Exercise material: Begin

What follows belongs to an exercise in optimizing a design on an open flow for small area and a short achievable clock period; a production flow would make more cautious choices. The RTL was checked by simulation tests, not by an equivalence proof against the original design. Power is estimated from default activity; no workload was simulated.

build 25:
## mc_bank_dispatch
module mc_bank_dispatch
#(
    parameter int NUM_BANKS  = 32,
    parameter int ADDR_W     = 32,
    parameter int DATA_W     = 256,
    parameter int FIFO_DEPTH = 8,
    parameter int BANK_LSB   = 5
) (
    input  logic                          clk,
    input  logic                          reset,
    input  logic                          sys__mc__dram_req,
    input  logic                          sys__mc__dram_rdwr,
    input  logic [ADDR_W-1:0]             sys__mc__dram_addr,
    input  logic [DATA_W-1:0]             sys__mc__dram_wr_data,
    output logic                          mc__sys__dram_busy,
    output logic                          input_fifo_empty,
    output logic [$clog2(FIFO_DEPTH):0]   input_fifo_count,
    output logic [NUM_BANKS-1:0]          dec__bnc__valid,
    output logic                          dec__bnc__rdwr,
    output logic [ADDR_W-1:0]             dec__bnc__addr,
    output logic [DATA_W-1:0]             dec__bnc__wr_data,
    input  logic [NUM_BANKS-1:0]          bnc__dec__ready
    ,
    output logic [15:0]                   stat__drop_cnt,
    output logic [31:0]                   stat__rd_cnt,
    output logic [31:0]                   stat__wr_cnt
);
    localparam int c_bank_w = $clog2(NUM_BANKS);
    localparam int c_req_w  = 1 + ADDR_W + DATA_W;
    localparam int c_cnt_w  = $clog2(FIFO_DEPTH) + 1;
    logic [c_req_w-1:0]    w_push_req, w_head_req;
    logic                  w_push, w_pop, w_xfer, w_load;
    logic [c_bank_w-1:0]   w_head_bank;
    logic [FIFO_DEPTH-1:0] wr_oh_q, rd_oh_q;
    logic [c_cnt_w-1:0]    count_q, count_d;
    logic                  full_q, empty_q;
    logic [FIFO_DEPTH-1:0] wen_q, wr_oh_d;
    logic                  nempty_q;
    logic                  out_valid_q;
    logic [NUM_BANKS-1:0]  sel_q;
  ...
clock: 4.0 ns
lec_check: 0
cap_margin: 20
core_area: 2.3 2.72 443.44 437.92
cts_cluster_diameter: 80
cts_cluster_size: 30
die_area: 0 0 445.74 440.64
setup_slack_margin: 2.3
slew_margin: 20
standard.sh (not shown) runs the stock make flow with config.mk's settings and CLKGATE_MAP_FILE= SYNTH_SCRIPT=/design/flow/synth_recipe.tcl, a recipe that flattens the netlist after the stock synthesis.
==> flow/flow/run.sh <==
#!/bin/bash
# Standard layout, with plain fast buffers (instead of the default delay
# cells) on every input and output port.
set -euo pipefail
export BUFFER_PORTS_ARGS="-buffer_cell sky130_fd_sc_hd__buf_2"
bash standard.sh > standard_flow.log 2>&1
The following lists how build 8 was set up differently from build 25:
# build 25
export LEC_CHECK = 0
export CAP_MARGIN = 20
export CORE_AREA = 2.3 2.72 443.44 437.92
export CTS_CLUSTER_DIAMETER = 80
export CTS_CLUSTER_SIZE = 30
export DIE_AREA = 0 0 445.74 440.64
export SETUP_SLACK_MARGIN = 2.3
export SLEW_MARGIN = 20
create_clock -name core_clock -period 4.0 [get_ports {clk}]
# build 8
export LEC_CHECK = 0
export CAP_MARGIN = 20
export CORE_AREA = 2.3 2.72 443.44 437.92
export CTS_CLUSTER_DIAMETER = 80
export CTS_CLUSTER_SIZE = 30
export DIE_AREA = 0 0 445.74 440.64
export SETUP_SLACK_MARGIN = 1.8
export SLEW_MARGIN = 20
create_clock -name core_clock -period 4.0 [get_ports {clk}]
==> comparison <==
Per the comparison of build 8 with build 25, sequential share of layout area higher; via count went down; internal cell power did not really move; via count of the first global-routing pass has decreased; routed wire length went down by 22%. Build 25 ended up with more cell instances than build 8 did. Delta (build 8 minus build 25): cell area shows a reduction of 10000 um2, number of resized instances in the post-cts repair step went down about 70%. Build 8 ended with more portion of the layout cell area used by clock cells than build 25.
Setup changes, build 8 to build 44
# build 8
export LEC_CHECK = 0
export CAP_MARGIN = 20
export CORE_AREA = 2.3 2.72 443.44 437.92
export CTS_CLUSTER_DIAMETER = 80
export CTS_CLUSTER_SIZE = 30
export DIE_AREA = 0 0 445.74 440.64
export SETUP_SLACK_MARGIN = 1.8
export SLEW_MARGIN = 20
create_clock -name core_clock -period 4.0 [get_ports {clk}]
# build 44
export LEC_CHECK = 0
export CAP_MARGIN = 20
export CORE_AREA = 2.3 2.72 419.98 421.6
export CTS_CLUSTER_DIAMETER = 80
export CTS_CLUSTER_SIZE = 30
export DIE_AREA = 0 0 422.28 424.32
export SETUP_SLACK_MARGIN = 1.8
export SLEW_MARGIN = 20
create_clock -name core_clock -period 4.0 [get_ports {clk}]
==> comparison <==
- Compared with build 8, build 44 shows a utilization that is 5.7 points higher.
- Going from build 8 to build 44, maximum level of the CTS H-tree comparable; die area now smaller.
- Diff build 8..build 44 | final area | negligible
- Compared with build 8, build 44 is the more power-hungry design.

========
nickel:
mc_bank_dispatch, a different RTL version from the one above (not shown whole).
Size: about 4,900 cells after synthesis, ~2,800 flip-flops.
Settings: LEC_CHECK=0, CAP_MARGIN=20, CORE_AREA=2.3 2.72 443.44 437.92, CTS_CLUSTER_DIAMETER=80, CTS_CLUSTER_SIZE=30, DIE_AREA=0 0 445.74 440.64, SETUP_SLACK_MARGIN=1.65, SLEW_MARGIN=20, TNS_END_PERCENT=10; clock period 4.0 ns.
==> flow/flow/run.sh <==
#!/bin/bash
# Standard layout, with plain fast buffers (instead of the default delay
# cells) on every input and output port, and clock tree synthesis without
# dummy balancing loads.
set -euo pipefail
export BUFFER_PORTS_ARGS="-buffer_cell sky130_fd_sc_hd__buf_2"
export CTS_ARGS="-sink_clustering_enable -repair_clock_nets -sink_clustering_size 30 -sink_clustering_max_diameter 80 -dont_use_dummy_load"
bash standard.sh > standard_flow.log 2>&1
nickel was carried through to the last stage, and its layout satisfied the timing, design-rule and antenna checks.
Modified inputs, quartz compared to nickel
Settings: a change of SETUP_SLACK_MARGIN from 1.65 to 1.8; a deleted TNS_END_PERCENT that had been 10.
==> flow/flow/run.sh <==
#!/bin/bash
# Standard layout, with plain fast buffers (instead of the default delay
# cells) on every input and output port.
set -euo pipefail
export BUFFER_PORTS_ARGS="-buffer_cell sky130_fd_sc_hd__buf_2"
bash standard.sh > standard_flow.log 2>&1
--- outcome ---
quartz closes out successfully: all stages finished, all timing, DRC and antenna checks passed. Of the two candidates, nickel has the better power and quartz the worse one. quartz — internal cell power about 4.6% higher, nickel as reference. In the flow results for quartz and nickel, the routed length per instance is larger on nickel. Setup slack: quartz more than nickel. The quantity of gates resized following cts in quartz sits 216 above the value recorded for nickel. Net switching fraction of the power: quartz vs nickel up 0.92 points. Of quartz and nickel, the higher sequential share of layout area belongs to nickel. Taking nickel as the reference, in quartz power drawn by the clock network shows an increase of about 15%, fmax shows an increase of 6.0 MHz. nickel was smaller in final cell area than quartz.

Exercise material: End

Aim of the exercise:
Reply with an exact copy of the lines running from the one containing "# cells) on every input and output port, and" through the end of the entries above, both ends included.

Finished exercise:
# cells) on every input and output port, and clock tree synthesis without
# dummy balancing loads.
set -euo pipefail
export BUFFER_PORTS_ARGS="-buffer_cell sky130_fd_sc_hd__buf_2"
export CTS_ARGS="-sink_clustering_enable -repair_clock_nets -sink_clustering_size 30 -sink_clustering_max_diameter 80 -dont_use_dummy_load"
bash standard.sh > standard_flow.log 2>&1
nickel was carried through to the last stage, and its layout satisfied the timing, design-rule and antenna checks.
Modified inputs, quartz compared to nickel
Settings: a change of SETUP_SLACK_MARGIN from 1.65 to 1.8; a deleted TNS_END_PERCENT that had been 10.
==> flow/flow/run.sh <==
#!/bin/bash
# Standard layout, with plain fast buffers (instead of the default delay
# cells) on every input and output port.
set -euo pipefail
export BUFFER_PORTS_ARGS="-buffer_cell sky130_fd_sc_hd__buf_2"
bash standard.sh > standard_flow.log 2>&1
--- outcome ---
quartz closes out successfully: all stages finished, all timing, DRC and antenna checks passed. Of the two candidates, nickel has the better power and quartz the worse one. quartz — internal cell power about 4.6% higher, nickel as reference. In the flow results for quartz and nickel, the routed length per instance is larger on nickel. Setup slack: quartz more than nickel. The quantity of gates resized following cts in quartz sits 216 above the value recorded for nickel. Net switching fraction of the power: quartz vs nickel up 0.92 points. Of quartz and nickel, the higher sequential share of layout area belongs to nickel. Taking nickel as the reference, in quartz power drawn by the clock network shows an increase of about 15%, fmax shows an increase of 6.0 MHz. nickel was smaller in final cell area than quartz.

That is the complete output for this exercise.